HK SecOps Engineer

Objective:

For this position, we are looking for a SecOps Engineer to assist one of our client in the cosmetic and personal care industry.

The SecOps Engineer ensures that the company’s information systems are operationally secure across all geographical regions. This role is a key addition to the Infrastructure team. The engineer acts as a Level 3 technical escalation point for global security incidents. The workload is distributed as 80% Run (Cybersecurity incident management) and 20% Build (continuous improvement).

Responsibilities:

1. Security operations & maintenance (80% Run)

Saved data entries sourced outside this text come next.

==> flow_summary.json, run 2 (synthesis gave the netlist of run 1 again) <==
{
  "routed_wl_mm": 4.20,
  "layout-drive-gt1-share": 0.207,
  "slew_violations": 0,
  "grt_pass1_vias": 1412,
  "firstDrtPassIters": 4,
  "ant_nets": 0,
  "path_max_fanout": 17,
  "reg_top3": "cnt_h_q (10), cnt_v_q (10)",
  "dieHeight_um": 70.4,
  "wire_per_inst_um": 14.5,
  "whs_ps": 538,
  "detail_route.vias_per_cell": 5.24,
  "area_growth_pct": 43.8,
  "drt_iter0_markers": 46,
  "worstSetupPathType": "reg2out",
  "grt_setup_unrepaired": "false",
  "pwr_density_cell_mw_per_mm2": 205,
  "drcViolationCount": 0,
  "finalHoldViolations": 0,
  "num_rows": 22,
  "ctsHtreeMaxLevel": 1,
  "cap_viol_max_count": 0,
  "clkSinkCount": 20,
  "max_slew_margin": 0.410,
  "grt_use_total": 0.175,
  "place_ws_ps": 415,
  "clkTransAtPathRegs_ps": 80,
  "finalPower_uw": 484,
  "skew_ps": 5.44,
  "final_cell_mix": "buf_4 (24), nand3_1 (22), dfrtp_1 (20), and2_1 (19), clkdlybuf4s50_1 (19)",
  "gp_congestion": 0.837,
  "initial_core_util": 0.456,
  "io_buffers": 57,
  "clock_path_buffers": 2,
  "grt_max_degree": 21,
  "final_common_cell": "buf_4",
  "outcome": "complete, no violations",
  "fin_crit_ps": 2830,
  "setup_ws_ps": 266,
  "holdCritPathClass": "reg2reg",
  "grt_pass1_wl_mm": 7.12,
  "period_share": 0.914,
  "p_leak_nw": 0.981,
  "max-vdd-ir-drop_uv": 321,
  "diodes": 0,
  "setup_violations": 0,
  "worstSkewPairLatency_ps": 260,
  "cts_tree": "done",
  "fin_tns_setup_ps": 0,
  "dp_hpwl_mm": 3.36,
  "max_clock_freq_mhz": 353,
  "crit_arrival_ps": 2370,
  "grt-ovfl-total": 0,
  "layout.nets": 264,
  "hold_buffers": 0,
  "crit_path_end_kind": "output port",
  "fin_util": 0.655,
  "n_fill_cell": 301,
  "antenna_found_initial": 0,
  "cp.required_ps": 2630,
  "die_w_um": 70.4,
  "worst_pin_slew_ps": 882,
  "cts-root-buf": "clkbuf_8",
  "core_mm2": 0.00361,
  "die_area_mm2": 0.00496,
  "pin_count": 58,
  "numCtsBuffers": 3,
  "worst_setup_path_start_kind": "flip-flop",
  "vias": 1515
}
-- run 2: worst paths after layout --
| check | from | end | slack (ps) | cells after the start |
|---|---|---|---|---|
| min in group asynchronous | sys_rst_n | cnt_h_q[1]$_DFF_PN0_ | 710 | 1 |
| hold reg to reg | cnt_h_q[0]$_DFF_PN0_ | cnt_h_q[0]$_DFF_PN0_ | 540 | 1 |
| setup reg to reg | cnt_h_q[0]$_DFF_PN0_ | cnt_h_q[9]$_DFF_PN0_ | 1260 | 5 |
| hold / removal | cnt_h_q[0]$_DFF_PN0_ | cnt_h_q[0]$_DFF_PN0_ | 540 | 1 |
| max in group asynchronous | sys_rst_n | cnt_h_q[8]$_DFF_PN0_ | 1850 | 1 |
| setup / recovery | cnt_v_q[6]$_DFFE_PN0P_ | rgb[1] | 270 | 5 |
## src/rtl/fetch_unit.sv

```systemverilog
// RV32I instruction fetch: owns the fetch PC, issues credit-limited word requests,
// buffers in-order responses for decode and discards stale responses after a redirect.
// Optional `FETCH_MISALIGN_EN adds o_misaligned and halts fetch on misaligned redirect targets.
module fetch_unit #(
  parameter logic [31:0] RESET_ADDR = 32'h0000_0000,
  parameter int          DEPTH      = 2
) (
  input  logic        clk,
  input  logic        rst,
  output logic        o_imem_req,
  output logic [31:0] o_imem_addr,
  input  logic        i_imem_ready,
  input  logic        i_imem_rvalid,
  input  logic [31:0] i_imem_rdata,
  input  logic        i_redirect,
  input  logic [31:0] i_redirect_pc,
  output logic        o_inst_valid,
  output logic [31:0] o_inst,
  output logic [31:0] o_inst_pc,
  input  logic        i_inst_ready
`ifdef FETCH_MISALIGN_EN
  ,
  output logic        o_misaligned
`endif
);

  localparam int AW = $clog2(DEPTH);
  localparam int CW = AW + 1;

  typedef struct packed {
    logic [31:0] pc;
    logic [31:0] inst;
  } entry_t;

  entry_t          fifo_q [DEPTH];
  logic [AW-1:0]   wr_q, rd_q;
  logic [CW-1:0]   cnt_q, outst_q, drop_q, outst_d;
  logic [31:0]     fetch_pc_q, resp_pc_q;
  logic            run_q;
  logic            blk;
  logic [31:0]     tgt;
  logic            free, issue, rv, push, pop;
  logic [CW:0]     used;

`ifdef FETCH_MISALIGN_EN
  logic mis_q;
  assign blk          = mis_q;
  assign tgt          = i_redirect_pc;
  assign o_misaligned = mis_q;
`else
  assign blk = 1'b0;
  assign tgt = {i_redirect_pc[31:2], 2'b00};
`endif

  // A slot decode drains this cycle can be re-credited now; this keeps one
  // instruction per cycle with DEPTH=2 while a response still never meets a full buffer.
  assign free  = (cnt_q != '0) && i_inst_ready;
  assign used  = {1'b0, outst_q} + {1'b0, cnt_q} - (CW+1)'(free);
  assign o_imem_req  = run_q && !blk && (used < (CW+1)'(DEPTH));
  assign o_imem_addr = fetch_pc_q;

  assign issue   = o_imem_req && i_imem_ready;
  assign rv      = i_imem_rvalid && (outst_q != '0);
  assign push    = rv && (drop_q == '0) && !i_redirect;
  assign outst_d = outst_q + CW'(issue) - CW'(rv);

  assign o_inst_valid = (cnt_q != '0) && !i_redirect;
  assign o_inst       = (cnt_q != '0) ? fifo_q[rd_q].inst : 32'h0;
  assign o_inst_pc    = (cnt_q != '0) ? fifo_q[rd_q].pc   : 32'h0;
  assign pop          = o_inst_valid && i_inst_ready;

  always_ff @(posedge clk or negedge rst) begin
    if (!rst) begin
      run_q      <= 1'b0;
      fetch_pc_q <= RESET_ADDR;
      resp_pc_q  <= RESET_ADDR;
      outst_q    <= '0;
      drop_q     <= '0;
      cnt_q      <= '0;
      wr_q       <= '0;
      rd_q       <= '0;
`ifdef FETCH_MISALIGN_EN
      mis_q      <= 1'b0;
`endif
    end else begin
      run_q   <= 1'b1;
      outst_q <= outst_d;
      if (issue) fetch_pc_q <= fetch_pc_q + 32'd4;
      if (i_redirect) begin
        // Everything in flight after this edge, including a request taken now, is stale.
        fetch_pc_q <= tgt;
        resp_pc_q  <= tgt;
        drop_q     <= outst_d;
        cnt_q      <= '0;
        wr_q       <= '0;
        rd_q       <= '0;
`ifdef FETCH_MISALIGN_EN
        mis_q      <= (i_redirect_pc[1:0] != 2'b00);
`endif
      end else begin
        if (rv && (drop_q != '0)) drop_q <= drop_q - CW'(1);
        if (push) begin
          wr_q      <= wr_q + AW'(1);
          resp_pc_q <= resp_pc_q + 32'd4;
        end
        if (pop) rd_q <= rd_q + AW'(1);
        cnt_q <= cnt_q + CW'(push) - CW'(pop);
      end
    end
  end

  // Payload needs no reset: it is only visible while the occupancy count is nonzero.
  always_ff @(posedge clk) begin
    if (push) fifo_q[wr_q] <= '{pc: resp_pc_q, inst: i_imem_rdata};
  end

endmodule

```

• L3 Incident resolution: Providing Level 3 technical assistance for security incidents
• Threat analysis: Analyzing and qualifying security threats or incidents escalated by the 24/7 external MSSP (L1/L2).
• Email security alerts: review and analyse reported phishing emails
• Vulnerability management: Performing regular vulnerability assessments and driving the remediation of security weaknesses across the global park.
• System protection: Ensuring the operational security of 7,000 endpoints, 800 on-premise servers, and Azure cloud resources.
• Global scope support: Maintaining security for a worldwide infrastructure including 1,500 stores, 40 offices, and 3 factories.

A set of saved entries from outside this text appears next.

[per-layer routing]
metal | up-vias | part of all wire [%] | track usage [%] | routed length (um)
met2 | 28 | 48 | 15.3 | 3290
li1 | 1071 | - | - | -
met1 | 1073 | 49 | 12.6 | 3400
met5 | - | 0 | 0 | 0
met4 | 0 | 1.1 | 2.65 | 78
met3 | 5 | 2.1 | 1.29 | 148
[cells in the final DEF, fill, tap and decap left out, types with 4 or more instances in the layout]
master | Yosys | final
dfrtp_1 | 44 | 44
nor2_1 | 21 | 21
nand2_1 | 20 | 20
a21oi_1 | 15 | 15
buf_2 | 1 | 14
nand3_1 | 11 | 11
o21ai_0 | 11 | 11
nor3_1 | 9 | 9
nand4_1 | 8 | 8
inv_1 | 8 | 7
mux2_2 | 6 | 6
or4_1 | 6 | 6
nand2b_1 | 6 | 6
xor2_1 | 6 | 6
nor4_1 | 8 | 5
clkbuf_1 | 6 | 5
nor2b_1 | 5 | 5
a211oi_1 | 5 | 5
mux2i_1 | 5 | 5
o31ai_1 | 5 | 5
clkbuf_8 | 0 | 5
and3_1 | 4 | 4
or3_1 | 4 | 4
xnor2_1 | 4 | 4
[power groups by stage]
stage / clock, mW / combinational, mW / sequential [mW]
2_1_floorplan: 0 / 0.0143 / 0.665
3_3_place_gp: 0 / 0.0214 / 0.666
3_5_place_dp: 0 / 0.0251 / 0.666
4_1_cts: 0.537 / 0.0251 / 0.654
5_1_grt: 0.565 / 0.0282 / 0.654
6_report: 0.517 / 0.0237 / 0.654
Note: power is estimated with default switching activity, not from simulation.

2. Security evolution (20% Build)

• Tooling optimization: Contributing to the continuous adjustment and improvement of security platforms to ensure they remain adapted to the company's needs.
• Project contribution: Supporting the deployment of new security tools for servers, endpoints, and cloud services

Technical environment:

The role operates within a technical stack primarily focused on Microsoft and specialized security solutions:

• SIEM/SOAR: Microsoft Sentinel.
• EDR/XDR: Mainly Microsoft Defender E5 suite
• Vulnerability management: dedicated vulnerability scanner
• Other sources of logs / Network security: Firewalls, Cloud Proxy
• Cloud infrastructure: Azure Cloud (a CNAPP is in place)

Team & organization:

• Global integration: The engineer joins a Network and Security team of 10 professionals spread worldwide, including 2 dedicated SecOps members. Direct manager is based in Europe (France). The Network and Security team is part of a wider infrastructure team of ~60 people and part of an IT team of ~250 people.

The mid-term objective is to operate in a "Follow the Sun" model.

• Autonomy: As the rest of the team is located on different global sites, a high level of autonomy is required.
• Collaboration: Maintaining strong functional links with other infrastructure teams (Local Support, Hosting, Workplace) is essential.